Can you give me some examples of video and generated text?

yangyuya commented 3 months ago

I run demo on the activitynet caption dataset v__8Zk9dfBgPg.mp4. The results seems to be poor:

0000.0 -  0029.0 seconds, A woman introduces the art of stenciling, explaining its technique and versatility.  
0030.0 -  0043.0 seconds, She emphasizes the use of non-toxic ink and the importance of cleaning stencils.  
0044.0 -  0063.0 seconds, The woman demonstrates applying the stencil to canvas using masking tape and spray paint.  
0064.0 -  0079.0 seconds, She explains using layers and adding black ink for darker areas.  
0080.0 -  0121.0  seconds, The woman shows the completed art piece, describing it as a portrait of Jesus.

I'm not sure if something is wrong or if the model is behaving like this. So could you give me some videos and results, then I can verify that I run the demo correctly.

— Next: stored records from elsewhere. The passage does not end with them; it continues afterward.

--- src/design/rgbhsv_pkg.sv ---
// Shared types, constants and the one-bit division step for the RGB to HSV pipeline.
package rgbhsv_pkg;

  localparam int unsigned ChanW     = 8;
  localparam int unsigned HueW      = 9;
  localparam int unsigned SectW     = 11;
  localparam int unsigned NumW      = 17;
  localparam int unsigned DivSteps  = 9;
  localparam int unsigned HueScale  = 60;
  localparam int unsigned SatScale  = 255;
  localparam int unsigned WrapSect  = 6;

  typedef logic [ChanW-1:0] chan_t;

  // partial remainder plus a shift register that feeds numerator bits out
  // at the top and takes quotient bits in at the bottom
  typedef struct packed {
    chan_t               rem;
    logic [DivSteps-1:0] nq;
  } lane_t;

  typedef struct packed {
    chan_t            value;
    chan_t            delta;
    logic [SectW-1:0] sect;
    logic             gray;
  } sort_t;

  typedef struct packed {
    chan_t value;
    chan_t delta;
    logic  gray;
    lane_t hue;
    lane_t sat;
  } div_t;

  function automatic lane_t div_step(lane_t l, chan_t d);
    lane_t          res;
    logic [ChanW:0] trial;
    trial = {l.rem, l.nq[DivSteps-1]};
    if (trial >= {1'b0, d}) begin
      res.rem = ChanW'(trial - {1'b0, d});
      res.nq  = {l.nq[DivSteps-2:0], 1'b1};
    end else begin
      res.rem = trial[ChanW-1:0];
      res.nq  = {l.nq[DivSteps-2:0], 1'b0};
    end
    return res;
  endfunction

endpackage

--- src/design/rgb_to_hsv.sv ---
// Top level of the pipelined 8-bit RGB to HSV converter.
//
// channel  signals                                   direction
// input    in_valid_i in_ready_o red/green/blue_i    word in
// output   out_valid_o out_ready_i hue/sat/value_o   word out
//
// One word per cycle sustained while out_ready_i stays high; registered stages in order: sort,
// scale, nine divider stages (the nine-step hue/saturation divider), output register.
// Reset clears only the valid bits; no warm-up after reset.
// Each stage holds when the next is full, so bubbles collapse and a stall
// on the output fills the pipeline before in_ready_o drops.
module rgb_to_hsv (
  input  logic                       clk_i,
  input  logic                       rst_ni,
  input  logic                       in_valid_i,
  output logic                       in_ready_o,
  input  logic [7:0]                 red_i,
  input  logic [7:0]                 green_i,
  input  logic [7:0]                 blue_i,
  output logic                       out_valid_o,
  input  logic                       out_ready_i,
  output logic [8:0]                 hue_degrees_o,
  output logic [7:0]                 saturation_o,
  output logic [7:0]                 value_level_o
);
  import rgbhsv_pkg::*;

  logic  sort_valid, sort_ready;
  sort_t sort_data;

  logic  pipe_valid [DivSteps+1];
  logic  pipe_ready [DivSteps+1];
  div_t  pipe_data  [DivSteps+1];

  logic           out_valid_q;
  logic [HueW-1:0] hue_q, hue_d;
  chan_t          sat_q, sat_d, val_q;
  div_t           last;

  rgbhsv_sort u_sort (
    .clk_i   (clk_i),
    .rst_ni  (rst_ni),
    .valid_i (in_valid_i),
    .ready_o (in_ready_o),
    .red_i   (red_i),
    .green_i (green_i),
    .blue_i  (blue_i),
    .valid_o (sort_valid),
    .ready_i (sort_ready),
    .data_o  (sort_data)
  );

  rgbhsv_scale u_scale (
    .clk_i   (clk_i),
    .rst_ni  (rst_ni),
    .valid_i (sort_valid),
    .ready_o (sort_ready),
    .data_i  (sort_data),
    .valid_o (pipe_valid[0]),
    .ready_i (pipe_ready[0]),
    .data_o  (pipe_data[0])
  );

  for (genvar k = 0; k < DivSteps; k++) begin : g_div
    rgbhsv_div_stage u_stage (
      .clk_i   (clk_i),
      .rst_ni  (rst_ni),
      .valid_i (pipe_valid[k]),
      .ready_o (pipe_ready[k]),
      .data_i  (pipe_data[k]),
      .valid_o (pipe_valid[k+1]),
      .ready_i (pipe_ready[k+1]),
      .data_o  (pipe_data[k+1])
    );
  end

  assign last = pipe_data[DivSteps];
  assign pipe_ready[DivSteps] = ~out_valid_q | out_ready_i;

  always_comb begin
    hue_d = last.gray ? '0 : last.hue.nq;
    sat_d = last.gray ? '0 : last.sat.nq[ChanW-1:0];
  end

  always_ff @(posedge clk_i or negedge rst_ni) begin
    if (!rst_ni) begin
      out_valid_q <= 1'b0;
    end else if (pipe_ready[DivSteps]) begin
      out_valid_q <= pipe_valid[DivSteps];
    end
  end

  always_ff @(posedge clk_i) begin
    if (pipe_valid[DivSteps] && pipe_ready[DivSteps]) begin
      hue_q <= hue_d;
      sat_q <= sat_d;
      val_q <= last.value;
    end
  end

  assign out_valid_o   = out_valid_q;
  assign hue_degrees_o = hue_q;
  assign saturation_o  = sat_q;
  assign value_level_o = val_q;

endmodule

--- src/design/rgbhsv_sort.sv ---
// First stage: max, min, delta and the hue sector term in units of delta.
module rgbhsv_sort (
  input  logic                 clk_i,
  input  logic                 rst_ni,
  input  logic                 valid_i,
  output logic                 ready_o,
  input  rgbhsv_pkg::chan_t    red_i,
  input  rgbhsv_pkg::chan_t    green_i,
  input  rgbhsv_pkg::chan_t    blue_i,
  output logic                 valid_o,
  input  logic                 ready_i,
  output rgbhsv_pkg::sort_t    data_o
);
  import rgbhsv_pkg::*;

  logic              valid_q;
  sort_t             data_q, data_d;
  chan_t             mx, mn, delta;
  logic              r_max, g_max;
  logic signed [SectW:0] t, dx;

  always_comb begin
    mx    = (red_i > green_i) ? red_i : green_i;
    mn    = (red_i > green_i) ? green_i : red_i;
    if (blue_i > mx) mx = blue_i;
    if (blue_i < mn) mn = blue_i;
    delta = mx - mn;
    r_max = (red_i == mx);
    g_max = (green_i == mx);
    dx    = $signed({4'b0, delta});
    if (r_max) begin
      t = $signed({4'b0, green_i}) - $signed({4'b0, blue_i});
    end else if (g_max) begin
      t = (dx <<< 1) + $signed({4'b0, blue_i}) - $signed({4'b0, red_i});
    end else begin
      t = (dx <<< 2) + $signed({4'b0, red_i}) - $signed({4'b0, green_i});
    end
    if (t < 0) t = t + (SectW+1)'(WrapSect) * dx;
    data_d.value = mx;
    data_d.delta = delta;
    data_d.sect  = t[SectW-1:0];
    data_d.gray  = (delta == '0);
  end

  assign ready_o = ~valid_q | ready_i;
  assign valid_o = valid_q;
  assign data_o  = data_q;

  always_ff @(posedge clk_i or negedge rst_ni) begin
    if (!rst_ni) begin
      valid_q <= 1'b0;
    end else if (ready_o) begin
      valid_q <= valid_i;
    end
  end

  always_ff @(posedge clk_i) begin
    if (valid_i && ready_o) begin
      data_q <= data_d;
    end
  end

endmodule

--- src/design/rgbhsv_scale.sv ---
// Second stage: scales the hue and saturation numerators and seeds both dividers.
module rgbhsv_scale (
  input  logic              clk_i,
  input  logic              rst_ni,
  input  logic              valid_i,
  output logic              ready_o,
  input  rgbhsv_pkg::sort_t data_i,
  output logic              valid_o,
  input  logic              ready_i,
  output rgbhsv_pkg::div_t  data_o
);
  import rgbhsv_pkg::*;

  logic            valid_q;
  div_t            data_q, data_d;
  logic [NumW-1:0] hue_num, sat_num;

  always_comb begin
    hue_num = NumW'(data_i.sect) * NumW'(HueScale);
    sat_num = NumW'(data_i.delta) * NumW'(SatScale);
    data_d.value   = data_i.value;
    data_d.delta   = data_i.delta;
    data_d.gray    = data_i.gray;
    data_d.hue.rem = hue_num[NumW-1:DivSteps];
    data_d.hue.nq  = hue_num[DivSteps-1:0];
    data_d.sat.rem = sat_num[NumW-1:DivSteps];
    data_d.sat.nq  = sat_num[DivSteps-1:0];
  end

  assign ready_o = ~valid_q | ready_i;
  assign valid_o = valid_q;
  assign data_o  = data_q;

  always_ff @(posedge clk_i or negedge rst_ni) begin
    if (!rst_ni) begin
      valid_q <= 1'b0;
    end else if (ready_o) begin
      valid_q <= valid_i;
    end
  end

  always_ff @(posedge clk_i) begin
    if (valid_i && ready_o) begin
      data_q <= data_d;
    end
  end

endmodule

--- src/design/rgbhsv_div_stage.sv ---
// One restoring-division stage: one quotient bit each for hue and saturation.
module rgbhsv_div_stage (
  input  logic             clk_i,
  input  logic             rst_ni,
  input  logic             valid_i,
  output logic             ready_o,
  input  rgbhsv_pkg::div_t data_i,
  output logic             valid_o,
  input  logic             ready_i,
  output rgbhsv_pkg::div_t data_o
);
  import rgbhsv_pkg::*;

  logic valid_q;
  div_t data_q, data_d;

  always_comb begin
    data_d     = data_i;
    data_d.hue = div_step(data_i.hue, data_i.delta);
    data_d.sat = div_step(data_i.sat, data_i.value);
  end

  assign ready_o = ~valid_q | ready_i;
  assign valid_o = valid_q;
  assign data_o  = data_q;

  always_ff @(posedge clk_i or negedge rst_ni) begin
    if (!rst_ni) begin
      valid_q <= 1'b0;
    end else if (ready_o) begin
      valid_q <= valid_i;
    end
  end

  always_ff @(posedge clk_i) begin
    if (valid_i && ready_o) begin
      data_q <= data_d;
    end
  end

endmodule

--- config.mk ---
export PLATFORM = sky130hd
export DESIGN_NAME = rgb_to_hsv
export DESIGN_NICKNAME = d
export VERILOG_FILES = /design/src/design/rgbhsv_pkg.sv /design/src/design/rgb_to_hsv.sv /design/src/design/rgbhsv_sort.sv /design/src/design/rgbhsv_scale.sv /design/src/design/rgbhsv_div_stage.sv
export SDC_FILE = /design/constraint.sdc
export NUM_CORES = 1
export LEC_CHECK = 0
export ABC_AREA = 1
export BUFFER_PORTS_ARGS = -buffer_cell sky130_fd_sc_hd__buf_4
export CORE_ASPECT_RATIO = 2
export CORE_UTILIZATION = 44
export CTS_CLUSTER_SIZE = 40
export DETAILED_ROUTE_END_ITERATION = 10
export MAX_ROUTING_LAYER = met4
export SLEW_MARGIN = 20
export SYNTH_ARGS = -nofsm -noshare
export SYNTH_HDL_FRONTEND = slang
export SYNTH_SLANG_ARGS = --single-unit
--- constraint.sdc ---
create_clock -name clk_i -period 9.3 [get_ports clk_i]
set_input_delay 0 -clock clk_i [delete_from_list [all_inputs] [get_ports clk_i]]
set_output_delay 0 -clock clk_i [all_outputs]
set_load 0.005 [all_outputs]
== Word level (Yosys, flattened, before mapping) ==
Index checks and enable logic that the tools add are counted.

* Input bits: 28
* Output and inout port bits: 27
* Flip-flop bits (word level): 547
* Word-level logic and storage cells: 198

* Multipliers: 3
* Add/sub/neg operators: 23
* Equal/unequal tests: 2
* Order comparisons: 22
* Bitwise gates (word level): 24
* Reductions and logical operators: 13
* Muxes and demuxes: 25

{| class="wikitable"
|+ Operator list
! kind !! count
|-
| 17-bit 2-to-1 mux || 16
|-
| 9-bit by 8-bit >= comparator with 1-bit output || 17
|-
| 8-bit subtractor || 17
|-
| 8-bit 2-to-1 mux || 4
|-
| 12-bit 2-to-1 mux || 2
|-
| 12-bit by 9-bit subtractor with 12-bit output || 2
|-
| 8-bit equality test || 2
|-
| 8-bit > comparator || 2
|-
| 8-bit by 8-bit multiplier with 16-bit output, second input constant || 1
|-
| 11-bit by 4-bit multiplier with 15-bit output, second input constant || 1
|-
| 1-bit logical AND || 12
|-
| 12-bit by 1-bit < comparator with 1-bit output, second input constant || 1
|-
| 1-bit NOT || 12
|-
| 1-bit OR || 12
|-
| 10-bit by 8-bit adder with 11-bit output || 1
|-
| 11-bit adder || 1
|-
| 11-bit 2-to-1 mux || 1
|-
| 9-bit by 8-bit adder with 10-bit output || 1
|-
| 2-bit by 8-bit multiplier with 10-bit output, first input constant || 1
|-
| 8-bit by 8-bit subtractor with 9-bit output || 1
|-
| 8-bit >= comparator || 1
|-
| 8-bit logical NOT || 1
|-
| 8-bit < comparator || 1
|-
| 1-bit 2-to-1 mux || 2
|}

== Logic depth before layout (Yosys ltp) ==
* Depth after elaboration: 14
* Depth in mapped cells: 59
* Depth with buffers taken out: 56

== By module ==
Synthesis repeated with hierarchy kept, for this count alone.

* Cells, all modules: 3,748
* Area total of the unflattened synthesis: 36,495.0 sq um

{| class="wikitable"
|+ Modules (own cells, without submodules)
! module !! cells each !! instances !! area each (sq um) !! sequential area each (sq um)
|-
| rgbhsv_div_stage at g_div[0].u_stage ... || 277 || 7 || 2,901.5 || 1,556.5
|-
| rgbhsv_sort || 710 || 1 || 5,109.9 || 865.8
|-
| rgbhsv_scale || 485 || 1 || 4,514.3 || 1,436.4
|-
| rgbhsv_div_stage at g_div[5].u_stage || 272 || 1 || 2,831.5 || 1,556.5
|-
| rgbhsv_div_stage at g_div[6].u_stage || 275 || 1 || 2,778.9 || 1,556.5
|-
| rgb_to_hsv || 67 || 1 || 949.7 || 775.7
|}

== Least setup slack after synthesis ==
OpenSTA, ideal clock, no wires.

* Path kind: input -> register
* Start point: input port red_i[0]
* End point: register u_sort.data_q, in the netlist u_sort.data_o[11] (data pin)
* Slack: 1.848 ns
* Buffers on the path: 3
* Data required time: 9.047 ns
* Setup time: 0.253 ns
* Arrival time: 7.200 ns
* Stages on the path: 54
* Cell sequence: inv_1 ha_1 inv_1 fa_1 nand3_1 nand3_1 nand2_1 nand2_2 nand2_2 buf_6 clkbuf_1 nand2_1 o21ai_0 inv_1 ha_1 nand2_1 nor2_1 nand3_1 [18 not listed] or2_2 nand3_1 nand3_1 nand2_1 inv_1 ha_1 inv_1 nor2_1 nor2_1 inv_1 a21oi_1 nor2_1 o21a_1 nor2_1 xor2_1 nand3_1 nor2_1 nor2_1

{| class="wikitable"
|+ RTL lines
! element !! line !! text
|-
| from (decl) || rgb_to_hsv.sv:17 || <nowiki>input logic [7:0] red_i,</nowiki>
|-
| to (signal assigned) || rgbhsv_sort.sv:59 || <nowiki>data_q <= data_d;</nowiki>
|-
| to (decl) || rgbhsv_sort.sv:17 || <nowiki>sort_t data_q, data_d;</nowiki>
|}

==> impl_metrics.toml <==
[floorplan]
dieWidth_um = 184
start_util_pct = 44.4
rows = 133
die_area_sq_mm = 0.0672
fp.dieH_um = 366
ios = 55
core_area_sq_mm = 0.0656

[setup_path]
worst_setup_path_start_kind = "input pin"
slowest_stage = "xnor2_1"
cp_common_cell = "nor2_1"
max_stage_delay_ps = 470
required_ps = 9620
path_buf_inv = 9
critPathKind = "input pin to flip-flop"
worstPathArrival_ps = 8200
cp_max_fo = 30
end_kind = "flip-flop"
crit_family = "simple AND/OR/NAND/NOR gates"

[timing]
hold_violations = 0
layout_setup_ws_ps = 1420
relSlewSlack_pct = 30.9
finalSetupViolations = 0
tns_ps = 0
clock.fmax_ghz = 0.127
report.final.slew_viol_count = 0
worst_pin_slew_ps = 1040
clock_skew_ps = 26.7
fin_crit_ps = 7880
fin_crit_sh_pct = 84.8
rsz0062_at_grt = "no"

[final_layout]
multi_input_comb_area_sq_mm = 0.0119
num_antenna_cells = 0
fillers = 5827
nets = 3121
syn_to_final_growth_pct = 11.0
drive_gt1_share_pct = 8.15
ff_latch_area_sq_mm = 0.0154

[outcome]
status = "finished, final reports clean"

[synth]
synth-async-reset-ratio_pct = 2.33
synth_top_area_share_pct = 51.9
synth_edf_count = 503
netlist_instances = 2635
synthFlopType = "edfxtp_1"
synth_top_cell_by_area = "edfxtp_1"
syn_avg_cell_area_sq_um = 11.0
ys_seq_area_share_pct = 52.9
ys_seq_elements = 515
synth_cell_types = 56
syn_nets = 3019
synth_area_leaders = "edfxtp_1 (52%), ha_1 (12%), inv_1 (6.0%), fa_1 (5.0%), a21oi_1 (4.2%)"
synth_warnings = 0
syn_area_sq_mm = 0.0291

[routing]
wl_mm = 60.4
drtPass1Iterations = 5
drtAntennaViolNets = 0
vias = 18400
viasPerCell = 5.03
drt_iter0_drc = 707
wl_per_cell_um = 16.6
drc = 0

[placed_design]
dpl.hpwl_mm = 49.3
gp_congestion = 0.965
place_ws_ps = 785
io_buffer_count = 54

[clock_network]
cts_repair_resize_count = 0
clk_transition_reported_paths_ps = 60
post-cts-setup-buffers = 0
root_buffer = "clkbuf_16"
cts_htree_levels = 2
insertion_delay_ps = 580
numCtsBuffers = 45
cts_tree = "yes"
clk_path_buf_depth = 3
numClockSinks = 515

[global_routing]
grt_pass1_vias = 19600
grt_max_degree = 49
grt_first_pass_wirelength_mm = 96.2
track_usage_pct = 19.2
grt_overflow = 0
antenna_found_initial = 0

[hold_path]
min-delay-path-class = "input pin to flip-flop"

[job]
max_cap_viol_count = 0
==> worst min-delay path, stage by stage <==
cell and delay, ps:
buf_4 110, ha_1 130, o21ai_0 150
==> flip-flops by register name (all words and copies together) (netlist names) <==
| register | flops |
|---|---|
| g_div.u_stage.data_o | 403 |
| g_div.u_stage.valid_o | 9 |
| hue_degrees_o | 9 |
| out_valid_o | 1 |
| saturation_o | 8 |
| u_scale.data_o | 47 |
| u_scale.valid_o | 1 |
| u_sort.data_o | 28 |
| u_sort.valid_o | 1 |
| value_level_o | 8 |
==> final timing paths <==
check                                             end  depth (start not counted)               from  slack, ps
setup / recovery                    u_sort.data_o[11]                         50           red_i[0]       1420
hold / removal                       u_sort.data_o[1]                          3          blue_i[0]         40
setup reg to reg                   u_scale.data_o[15]                         17  u_sort.data_o[15]       4390
hold reg to reg            g_div[0].u_stage.data_o[3]                          0  u_scale.data_o[2]        400
max in group asynchronous    g_div[7].u_stage.valid_o                          3             rst_ni       8430
min in group asynchronous    g_div[1].u_stage.valid_o                          3             rst_ni        480
==> kinds of logic (layout without fill, tap and decap cells) <==
kind of cell	count (synthesis)	count (layout)	share of synthesized area [%]
buf+inv	494	633	6.51
flops	515	515	52.9
xor+xnor	166	166	5.00
simple gates	683	683	10.3
compound gates	421	421	8.11
fa+ha+maj	356	356	17.2
==> cells in the final DEF (no fill, tap or decap), types with 22 or more instances in the layout <==
master     instances
nand4_1           22
buf_4             76
o21ai_0           91
nand2_1          255
a21oi_1          242
edfxtp_1         503
ha_1             283
fa_1              73
xor2_1           115
nand2_2           25
inv_1            459
nand3_1           70
clkbuf_16         47
xnor2_1           51
nor2_1           263
==> timing repair <==
action                                 in CTS  in global routing
endpoints found under the hold margin      17                  0
hold buffers                                5                  0
setup endpoints to repair                   0                  0
==> final cells by class <==
cell class / instances / share of cell area (%)
clock inverters: 32 / 1.12
inverters: 468 / 5.44
flip-flops and latches: 515 / 47.7
clock buffers: 52 / 3.70
well taps: 877 / 3.40
repair buffers: 81 / 1.92
multi-input cells: 1626 / 36.7
==> cell usage after synthesis (22+ instances only) <==
| cell type | number |
|---|---|
| xnor2_1 | 51 |
| inv_1 | 464 |
| nand2_1 | 255 |
| nand3_1 | 70 |
| xor2_1 | 115 |
| nand2_2 | 25 |
| nand4_1 | 22 |
| fa_1 | 73 |
| o21ai_0 | 91 |
| a21oi_1 | 242 |
| edfxtp_1 | 503 |
| nor2_1 | 269 |
| ha_1 | 283 |
==> stage by stage <==
stage / util [%] / hold WS (ps) / area, sq um / cells
final: 49.3 / 42.8 / 32300 / 3651
after global routing: 49.3 / 58.7 / 32300 / 3651
after CTS: 49.2 / 20.1 / 32300 / 3651
after detailed placement: 46.8 / -146 / 30700 / 3562
after global placement: 46.8 / -146 / 30700 / 3561
after floorplan: - / -296 / 29100 / 2635
==> metal layers <==
layer | wire length [um] | GRT usage (%) | up-vias
met1 | 16400 | 13.1 | 8782
met5 | 0 | - | -
met2 | 38300 | 41.5 | 316
li1 | - | - | 9089
met3 | 1300 | 1.82 | 187
met4 | 4520 | 12.7 | 0
Power is not shown: default switching activity piles up to over one toggle a cycle in this logic, so the estimate is an artifact.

gyxxyg commented 3 months ago

Hi, I also tried the provided video. The results look like

"v__8Zk9dfBgPg.mp4": [{"timestamp": [0.0, 28.3], "caption": "a woman is holding a paintbrush and a sponge and she's putting color on a canvas."}, {"timestamp": [29.1, 49.3], "caption": "she goes over the picture with the sponge, adding some water to the paint."}, {"timestamp": [49.3, 92.2], "caption": "she is then putting paint on a board, painting a large black character with a gun."}, {"timestamp": [92.2, 121.9], "caption": "she continues to paint with the sponge and a brush."}]

The ground truth is

{"image_id": "v__8Zk9dfBgPg.mp4", "caption": "A woman is painting a board. She starts spray painting a picture onto the board. Words come onto the screen.", "segments": [[0, 8.56], [7.95, 100.94], [112.56, 122.35]]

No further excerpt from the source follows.